Researchers at Georgia Tech and Emory University developed a device they call a Remotoscope that fits over the lens of the iPhone camera and turns it into an otoscope for visualizing and taking pictures of the ear canal and ear drum. The associated app can be used to send these pictures to your favorite pediatrician.
The obvious advantage of this is to allow parents to bypass an initial or follow up visit to a crowded pediatrics office by sending in iPhone photos instead. This seems great if you’re a busy helicopter parent. This seems like a potential problem if you’re a pediatrician.

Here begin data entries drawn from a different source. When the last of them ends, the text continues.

**src/rtl/clint_bus_arb_pkg.sv**
```systemverilog
`default_nettype none
//==============================================================================
// Module   : clint_bus_arb_pkg
// Brief    : Shared CLINT defines: XLEN, register map, arbiter master IDs and
//            lock FSM state encodings.
// Revision : 1.0 - initial release
//==============================================================================
package clint_bus_arb_pkg;

    localparam int XLEN = 32;

    localparam logic [XLEN-1:0] CLINT_BASE       = 32'h0200_0000;
    localparam logic [XLEN-1:0] CLINT_MSIP       = CLINT_BASE + 32'h0000_0000;
    localparam logic [XLEN-1:0] CLINT_MTIMECMP_L = CLINT_BASE + 32'h0000_4000;
    localparam logic [XLEN-1:0] CLINT_MTIMECMP_H = CLINT_BASE + 32'h0000_4004;
    localparam logic [XLEN-1:0] CLINT_MTIME_L    = CLINT_BASE + 32'h0000_BFF8;
    localparam logic [XLEN-1:0] CLINT_MTIME_H    = CLINT_BASE + 32'h0000_BFFC;

    localparam logic ARB_M0 = 1'b0;
    localparam logic ARB_M1 = 1'b1;

    typedef enum logic [1:0] {
        ST_IDLE  = 2'd0,
        ST_LOCK0 = 2'd1,
        ST_LOCK1 = 2'd2
    } lock_state_e;

endpackage
`default_nettype wire

```
**src/rtl/clint_bus_arb_rr_arb2.sv**
```systemverilog
`default_nettype none
//==============================================================================
// Module   : rr_arb2
// Brief    : Two-way round-robin picker holding the last-grant register.
// Revision : 1.0 - initial release
//==============================================================================
module rr_arb2
    import clint_bus_arb_pkg::*;
(
    input  logic       clk,
    input  logic       rst,
    input  logic [1:0] req,
    input  logic       update,
    output logic [1:0] grant
);

    logic r_last;

    always_comb begin
        grant = 2'b00;
        case (req)
            2'b01:   grant = 2'b01;
            2'b10:   grant = 2'b10;
            2'b11:   grant = (r_last == ARB_M1) ? 2'b01 : 2'b10;
            default: grant = 2'b00;
        endcase
    end

    // Reset to M1 so that M0 wins the very first contention.
    always_ff @(posedge clk or posedge rst) begin
        if (rst) begin
            r_last <= ARB_M1;
        end else if (update && (grant != 2'b00)) begin
            r_last <= grant[1] ? ARB_M1 : ARB_M0;
        end
    end

endmodule
`default_nettype wire

```
**src/rtl/clint_bus_arb.sv**
```systemverilog
`default_nettype none
//==============================================================================
// Module   : clint_bus_arb
// Brief    : Two-master arbiter onto the CLINT split read/write register port.
//            Optional master lock for atomic L/H pairs: CLINT_ARB_LOCK_EN.
// Revision : 1.0 - initial release
//==============================================================================
module clint_bus_arb
    import clint_bus_arb_pkg::*;
#(
    parameter int AW       = 32,
    parameter int DW       = 32,
    parameter int LOCK_MAX = 4
) (
    input  logic          clk,
    input  logic          rst,
    input  logic          m0_req,
    input  logic [3:0]    m0_we,
    input  logic [AW-1:0] m0_addr,
    input  logic [DW-1:0] m0_wdata,
    input  logic          m0_lock,
    output logic          m0_gnt,
    output logic          m0_rvalid,
    output logic [DW-1:0] m0_rdata,
    input  logic          m1_req,
    input  logic [3:0]    m1_we,
    input  logic [AW-1:0] m1_addr,
    input  logic [DW-1:0] m1_wdata,
    input  logic          m1_lock,
    output logic          m1_gnt,
    output logic          m1_rvalid,
    output logic [DW-1:0] m1_rdata,
    output logic          s_ena,
    output logic [AW-1:0] s_addra,
    output logic [3:0]    s_wea,
    output logic [DW-1:0] s_dina,
    output logic          s_enb,
    output logic [AW-1:0] s_addrb,
    input  logic [DW-1:0] s_doutb,
    output logic          lock_err
);

    logic [1:0]    w_block;
    logic [1:0]    w_grant;
    logic          w_xfer;
    logic          w_sel;
    logic [3:0]    w_we;
    logic [AW-1:0] w_addr;
    logic [DW-1:0] w_wdata;
    logic          w_is_rd;
    logic          r_rvalid;
    logic          r_owner;

    rr_arb2 u_rr_arb2 (
        .clk    (clk),
        .rst    (rst),
        .req    ({m1_req & ~w_block[1], m0_req & ~w_block[0]}),
        .update (w_xfer),
        .grant  (w_grant)
    );

    assign m0_gnt = w_grant[0];
    assign m1_gnt = w_grant[1];
    assign w_xfer = |w_grant;

    // With no grant w_sel is 0, so idle address/data follow master 0.
    assign w_sel   = w_grant[1];
    assign w_we    = w_sel ? m1_we    : m0_we;
    assign w_addr  = w_sel ? m1_addr  : m0_addr;
    assign w_wdata = w_sel ? m1_wdata : m0_wdata;
    assign w_is_rd = w_xfer && (w_we == 4'b0000);

    assign s_ena   = w_xfer && (w_we != 4'b0000);
    assign s_wea   = s_ena ? w_we : 4'b0000;
    assign s_addra = w_addr;
    assign s_dina  = w_wdata;
    assign s_enb   = w_is_rd;
    assign s_addrb = w_addr;

    always_ff @(posedge clk or posedge rst) begin
        if (rst) begin
            r_rvalid <= 1'b0;
            r_owner  <= ARB_M0;
        end else begin
            r_rvalid <= w_is_rd;
            if (w_is_rd) begin
                r_owner <= w_sel;
            end
        end
    end

    assign m0_rvalid = r_rvalid && (r_owner == ARB_M0);
    assign m1_rvalid = r_rvalid && (r_owner == ARB_M1);
    assign m0_rdata  = m0_rvalid ? s_doutb : '0;
    assign m1_rdata  = m1_rvalid ? s_doutb : '0;

`ifdef CLINT_ARB_LOCK_EN
    localparam int C_CNT_W = $clog2(LOCK_MAX + 1);

    lock_state_e          r_state;
    lock_state_e          w_state_nxt;
    logic [C_CNT_W-1:0]   r_cnt;
    logic [C_CNT_W-1:0]   w_cnt_nxt;
    logic                 r_lock_err;
    logic                 w_lock_err_nxt;

    always_ff @(posedge clk or posedge rst) begin
        if (rst) begin
            r_state    <= ST_IDLE;
            r_cnt      <= '0;
            r_lock_err <= 1'b0;
        end else begin
            r_state    <= w_state_nxt;
            r_cnt      <= w_cnt_nxt;
            r_lock_err <= w_lock_err_nxt;
        end
    end

    // The forced release fires on the cycle the count would reach LOCK_MAX,
    // so the other master is held off for exactly LOCK_MAX cycles.
    always_comb begin
        w_state_nxt    = r_state;
        w_cnt_nxt      = r_cnt;
        w_lock_err_nxt = 1'b0;
        case (r_state)
            ST_IDLE: begin
                if (w_grant[0] && m0_lock) begin
                    w_state_nxt = ST_LOCK0;
                    w_cnt_nxt   = '0;
                end else if (w_grant[1] && m1_lock) begin
                    w_state_nxt = ST_LOCK1;
                    w_cnt_nxt   = '0;
                end
            end
            ST_LOCK0, ST_LOCK1: begin
                if ((r_state == ST_LOCK0) ? (w_grant[0] && !m0_lock)
                                          : (w_grant[1] && !m1_lock)) begin
                    w_state_nxt = ST_IDLE;
                    w_cnt_nxt   = '0;
                end else if (r_cnt == C_CNT_W'(LOCK_MAX - 1)) begin
                    w_state_nxt    = ST_IDLE;
                    w_cnt_nxt      = '0;
                    w_lock_err_nxt = 1'b1;
                end else begin
                    w_cnt_nxt = r_cnt + 1'b1;
                end
            end
            default: begin
                w_state_nxt = ST_IDLE;
                w_cnt_nxt   = '0;
            end
        endcase
    end

    assign w_block  = {r_state == ST_LOCK0, r_state == ST_LOCK1};
    assign lock_err = r_lock_err;
`else
    logic w_unused;

    assign w_unused = &{1'b0, m0_lock, m1_lock, (LOCK_MAX > 0)};
    assign w_block  = 2'b00;
    assign lock_err = 1'b0;
`endif

endmodule
`default_nettype wire

```
**config.mk**
```make
export PLATFORM = sky130hd
export DESIGN_NAME = clint_bus_arb
export DESIGN_NICKNAME = d
export VERILOG_FILES = /design/src/rtl/clint_bus_arb_pkg.sv /design/src/rtl/clint_bus_arb_rr_arb2.sv /design/src/rtl/clint_bus_arb.sv
export SDC_FILE = /design/constraint.sdc
export NUM_CORES = 1
export LEC_CHECK = 0
export BUFFER_PORTS_ARGS = -buffer_cell sky130_fd_sc_hd__buf_4
export CORE_AREA = 2 2 135 137
export CTS_CLUSTER_DIAMETER = 100
export DETAILED_ROUTE_END_ITERATION = 10
export DIE_AREA = 0 0 137 139
export GPL_ROUTABILITY_DRIVEN = 1
export PLACE_DENSITY = 0.51
export SYNTH_ARGS = -nofsm -noshare
export SYNTH_HDL_FRONTEND = slang
export SYNTH_SLANG_ARGS = --single-unit
```
**constraint.sdc**
```tcl
create_clock -name clk -period 1.26 [get_ports clk]
set_input_delay 0.063 -clock clk [delete_from_list [all_inputs] [get_ports clk]]
set_output_delay 0.063 -clock clk [all_outputs]
set_load 0.03 [all_outputs]
```
==> qor.txt <==
Critical Path Max Stage Delay: 370 ps
ranking of synthesized cells by area: mux2_4 (47%), buf_4 (12%), and2_1 (10%), and3_1 (10%), buf_12 (7.0%)
Top FF cell, synth: dfrtp_1
gr usage total: 10.4%
Synth Warn #: 0
Tcrit/Tclk final: 133%
EDFF count, synth: 0
TritonCTS clock tree: done
Core Box Area: 17700 µm²
share of the synthesized area in the top cell type: 46.5%
number of diodes: 0
failing checks: setup timing
fin crit period: 1680 ps
Synth Cell Area: 2000 µm²
# rows: 49
setup ws final: -421 ps
hold path start: m0_req
FMAX: 0.595 GHz
post-DR wirelength/cell: 15.7 µm
Seq. cell area: 76.3 µm²
crit path kind: flop to output pin
Root Buffer: clkbuf_16
ys async rst share: 100%
CP Data Arrival Time: 1620 ps
CP endpoint kind: output pin
Max-cap violations: 0
Power Dens Cells: 629 nW/µm²
CP required: 1200 ps
DR pass1 iterations: 4
Layout area overhead: 186%
PortBufs: 341
leak pwr: 0.00302 µW
hold path depth: 3
chip height: 139 µm
1st-iter DRT viols: 64
vias in the first global route: 2663
Min-Delay Path Class: input port to flop
met3 Usage GRT: 2.70%
starting density of the core: 11.3%
Vias/cell: 3.65
Post-route DRC: 0
Fin. Hold Viols: 0
final setup violation count: 138
synthesis-stage register bit count: 3
H-tree levels: 1
r2r worst-path depth: 4
Max VDD drop: 0.000314 V
pin count of the biggest net entering global routing: 34
Worst-path clk slew: 30 ps
met1 Use GR: 10.5%
CP Cell Sequence: a21boi_4, buf_12, mux2_4, buf_4
via count: 2749
Worst Hold End: u_rr_arb2.r_last
layout cells sized above 1: 93.7%
routed wire length: 11900 µm
# IOs: 345
first-pass GRT wire length: 15300 µm
synthesized net count: 376
sequential element share of the synthesized area: 3.81%
worst hold margin: 152 ps
area leader, netlist: mux2_4
die footprint: 19000 µm²
gpl congestion: 0.724
finished layout cell area: 5720 µm²
multi-input logic area: 1700 µm²
fillcell total: 1859
Crit path max-delay family: buffers and inverters
Num CTS Buffers: 3
reg2reg end: r_rvalid
status: complete, but fails checks
CP bufs+invs: 2
DP Area: 4710 µm²
total gr overflow: 0
mean cell area of the mapped netlist: 9.90 µm²
post-synthesis cell count: 202
GRT busiest layer: met2
initial antenna violation count: 0
Clock Sinks: 3
RR Startpoint: u_rr_arb2.r_last
die width: 137 µm
Final nets: 700
post-synth cell types: 22
Worst path slowest cell: dfstp_2
post-route antenna net violation count: 0
RSZ-0062 raised after global routing: yes
clock skew: 3.04 ps
fin. max-slew vios: 0
setup slack, reg-to-reg: -60 ps
met2 Usage GRT: 21.1%
number of buffers on the longest clock path: 2
Startpoint Class: flop
post-DP HPWL: 9580 µm
CP max FO: 33
Worst-Skew Late Latency: 220 ps
==> layout by cell type (no fill, tap or decap), drive strengths merged, types with 2 or more instances in the layout <==
cell type and count:
and3 32, inv 3, clkbuf 6, dfrtp 2, mux2 64, nor4 2
a21oi 2, buf 366, a22o 5, and2 33
==> how the worst max path moves through the flow <==
stage / from / end / slack, ps / depth (start not counted)
global route: u_rr_arb2.r_last / s_addra[30] / -480 / 4
CTS: u_rr_arb2.r_last / s_addra[15] / -440 / 5
finish: u_rr_arb2.r_last / s_addrb[30] / -420 / 4
global placement: u_rr_arb2.r_last / s_addra[24] / -210 / 5
detailed placement: u_rr_arb2.r_last / s_addrb[24] / -220 / 5
floorplan: u_rr_arb2.r_last / s_addrb[0] / -190 / 5
==> registers in the layout, indices dropped and copies added, names as in the netlist <==
| register | flops |
|---|---|
| u_rr_arb2.r_last | 1 |
| r_rvalid | 1 |
| r_owner | 1 |
==> kinds of logic after synthesis <==
family | after synthesis | synth area share [%]
AND/OR/NAND/NOR | 70 | 21.9
AO/OA/AOI/OAI | 10 | 3.81
multiplexers | 64 | 47.7
flip-flops | 3 | 3.82
other | 1 | 0.187
buffers and inverters | 54 | 22.6
==> metal layers <==
metal	up-vias	part of all wire (%)
li1	1318	-
met4	0	0.73
met1	1268	33
met2	155	57
met3	8	9.5
met5	-	0
==> cell type report <==
type | instances | area share, %
Timing Repair Buffer | 369 | 62.3
Multi-Input combinational cell | 145 | 29.6
Tap cell | 229 | 5.01
Clock buffer | 4 | 1.38
Sequential cell | 3 | 1.33
Inverter | 4 | 0.372
==> where the power goes <==
part	internal (µW)	switching, µW	total (µW)
registers	115	13.4	129
logic	1550	1420	2970
clock network	417	83.6	501
total	2090	1510	3600
==> repair_timing <==
item | in CTS | in global routing
pin swaps | 6 | 39
buffers inserted | 0 | 3
cloned | 0 | 4
endpoints found under the hold margin | 3 | 0
hold buffers | 1 | 0
gates resized for setup | 108 | 127
setup endpoints to repair | 140 | 161
==> cell usage after synthesis, types with 2 or more instances <==
cell type,number
buf_4,33
inv_1,4
mux2_4,62
and3_1,32
dfrtp_1,2
and2_1,33
mux2_2,2
a21oi_1,2
buf_12,7
clkbuf_1,8
nor4_1,2
a22o_1,5
==> worst register-to-register path, stage by stage, from the launching register on <==
cell	delay (ps)
dfstp_2	370
or2b_1	240
nand2_2	110
clkinvlp_4	200
a22o_4	280
==> stage by stage <==
stage                     total power [µW]  util, %  setup TNS (ps)  instances  setup WS, ps
after floorplan                       1810        -           -8370        202          -188
after global placement                2700     26.7          -18270        743          -206
after detailed placement              2700     26.7          -18950        743          -217
after CTS                             3450     29.5          -46450        748          -443
after global routing                  3780     32.4          -53210        754          -480
final                                 3600     32.4          -45470        754          -421
No activity file was read; power rests on OpenSTA's default activity.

Like other primary care doctors, pediatricians get paid only per visit and per procedure. Reimbursement for tele-medicine (reviewing pictures of infected ears) is likely to be far lower than an in office visit. This could both reduce the overall income and increase the workload for a pediatrician who sees fewer patients but has to review dozens of ear pictures every day.

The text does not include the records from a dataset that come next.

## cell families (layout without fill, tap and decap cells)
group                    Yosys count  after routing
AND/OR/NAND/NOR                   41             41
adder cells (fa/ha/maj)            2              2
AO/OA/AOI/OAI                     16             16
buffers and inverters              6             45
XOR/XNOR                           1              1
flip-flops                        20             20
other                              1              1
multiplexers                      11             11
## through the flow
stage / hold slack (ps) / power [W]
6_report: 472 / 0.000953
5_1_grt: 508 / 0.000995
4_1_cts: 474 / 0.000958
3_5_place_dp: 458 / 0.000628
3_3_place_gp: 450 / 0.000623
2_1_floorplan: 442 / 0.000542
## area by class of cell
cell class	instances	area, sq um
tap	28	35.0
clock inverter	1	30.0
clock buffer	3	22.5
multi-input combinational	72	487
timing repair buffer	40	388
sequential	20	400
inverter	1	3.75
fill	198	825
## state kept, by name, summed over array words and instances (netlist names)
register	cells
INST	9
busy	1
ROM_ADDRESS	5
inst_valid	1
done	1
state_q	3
$ cat src/rtl/button_debounce.sv
// Debounces NUM_BUTTONS pad inputs for the Wishbone button/LED peripheral.
// Define BUTTON_DEBOUNCE_LONG_PRESS_EN to enable per-channel long-press events.
module button_debounce
    import button_debounce_pkg::*;
#(
    parameter int NUM_BUTTONS     = 3,
    parameter int CNT_WIDTH       = 16,
    parameter int DEBOUNCE_CYCLES = DEBOUNCE_CYCLES_DEF,
    parameter int LONG_CNT_WIDTH  = 24,
    parameter int LONG_CYCLES     = LONG_CYCLES_DEF
) (
    input  logic               clk,
    input  logic               reset_n,
    button_debounce_if.slave   btn
);

    for (genvar i = 0; i < NUM_BUTTONS; i++) begin : g_ch
        button_debounce_channel #(
            .CNT_WIDTH       (CNT_WIDTH),
            .DEBOUNCE_CYCLES (DEBOUNCE_CYCLES),
            .LONG_CNT_WIDTH  (LONG_CNT_WIDTH),
            .LONG_CYCLES     (LONG_CYCLES)
        ) u_ch (
            .clk           (clk),
            .reset_n       (reset_n),
            .raw           (btn.buttons_raw[i]),
            .stable        (btn.buttons_stable[i]),
            .press_pulse   (btn.press_pulse[i]),
            .release_pulse (btn.release_pulse[i]),
            .long_press    (btn.long_press[i])
        );
    end

endmodule
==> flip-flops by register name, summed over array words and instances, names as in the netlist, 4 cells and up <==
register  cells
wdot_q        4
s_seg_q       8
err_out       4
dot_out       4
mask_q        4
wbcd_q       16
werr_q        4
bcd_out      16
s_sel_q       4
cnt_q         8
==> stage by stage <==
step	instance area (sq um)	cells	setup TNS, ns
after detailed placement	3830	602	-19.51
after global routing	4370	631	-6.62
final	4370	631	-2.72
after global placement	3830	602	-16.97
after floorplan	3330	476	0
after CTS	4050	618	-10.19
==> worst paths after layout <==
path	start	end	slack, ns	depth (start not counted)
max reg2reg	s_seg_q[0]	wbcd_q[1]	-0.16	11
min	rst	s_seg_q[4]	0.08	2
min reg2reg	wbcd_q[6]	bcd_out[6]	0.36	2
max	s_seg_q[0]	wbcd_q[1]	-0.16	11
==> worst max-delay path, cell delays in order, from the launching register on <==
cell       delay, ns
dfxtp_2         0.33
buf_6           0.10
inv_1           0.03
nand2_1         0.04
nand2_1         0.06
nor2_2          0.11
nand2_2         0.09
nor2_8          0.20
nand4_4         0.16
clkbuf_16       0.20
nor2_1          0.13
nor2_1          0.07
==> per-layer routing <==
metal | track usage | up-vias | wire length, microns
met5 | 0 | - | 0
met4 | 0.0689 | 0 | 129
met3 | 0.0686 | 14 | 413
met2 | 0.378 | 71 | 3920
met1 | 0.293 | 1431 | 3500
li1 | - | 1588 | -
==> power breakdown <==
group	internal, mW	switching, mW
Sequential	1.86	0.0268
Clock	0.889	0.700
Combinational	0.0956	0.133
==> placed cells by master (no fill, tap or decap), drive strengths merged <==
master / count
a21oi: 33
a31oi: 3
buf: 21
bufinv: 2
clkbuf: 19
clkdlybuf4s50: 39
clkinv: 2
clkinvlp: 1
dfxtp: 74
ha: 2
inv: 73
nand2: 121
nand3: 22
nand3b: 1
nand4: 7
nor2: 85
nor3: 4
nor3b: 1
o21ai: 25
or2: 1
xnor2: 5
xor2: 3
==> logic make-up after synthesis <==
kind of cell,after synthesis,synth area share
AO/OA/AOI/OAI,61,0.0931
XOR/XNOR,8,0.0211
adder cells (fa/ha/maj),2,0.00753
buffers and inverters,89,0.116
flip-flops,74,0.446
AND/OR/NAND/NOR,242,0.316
## config.mk

```make
export PLATFORM = sky130hd
export DESIGN_NAME = fifo_rd_fwft_flat
export DESIGN_NICKNAME = d
export VERILOG_FILES = /design/src/rtl/fifo_rd_pkg.sv /design/src/rtl/fifo_rd_fwft_if.sv /design/src/rtl/fifo_rd_obuf.sv /design/src/rtl/fifo_rd_fwft.sv /design/src/flat_wrapper.sv
export SDC_FILE = /design/constraint.sdc
export NUM_CORES = 1
export LEC_CHECK = 0
export ABC_AREA = 1
export BUFFER_PORTS_ARGS = -buffer_cell sky130_fd_sc_hd__buf_2
export CAP_MARGIN = 15
export CORE_UTILIZATION = 39
export CTS_BUF_LIST = sky130_fd_sc_hd__clkbuf_2
export DETAILED_ROUTE_END_ITERATION = 16
export PLACE_DENSITY = 0.68
export SLEW_MARGIN = 10
export SYNTH_ARGS = -nofsm -noshare
export SYNTH_HDL_FRONTEND = slang
export SYNTH_SLANG_ARGS = --single-unit
```

## constraint.sdc

```tcl
create_clock -name rclk -period 4.3 [get_ports rclk]
set_clock_uncertainty 0.05 [all_clocks]
set_input_delay 0.43 -clock rclk [delete_from_list [all_inputs] [get_ports rclk]]
set_output_delay 0.43 -clock rclk [all_outputs]
set_load 0.02 [all_outputs]
```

One also has to worry about the potential for an increased number of injuries from perforated ear drums caused by aggressive parents who’s level of competence means that they should not be sticking anything in their child’s ears. Though use of this device may have the potential to lower rates of unnecessary antibiotic use for viral ear infections since parents may feel less entitled to a prescription if all they did was send in a picture as opposed to waiting for hours in a crowed office for a two minute visit.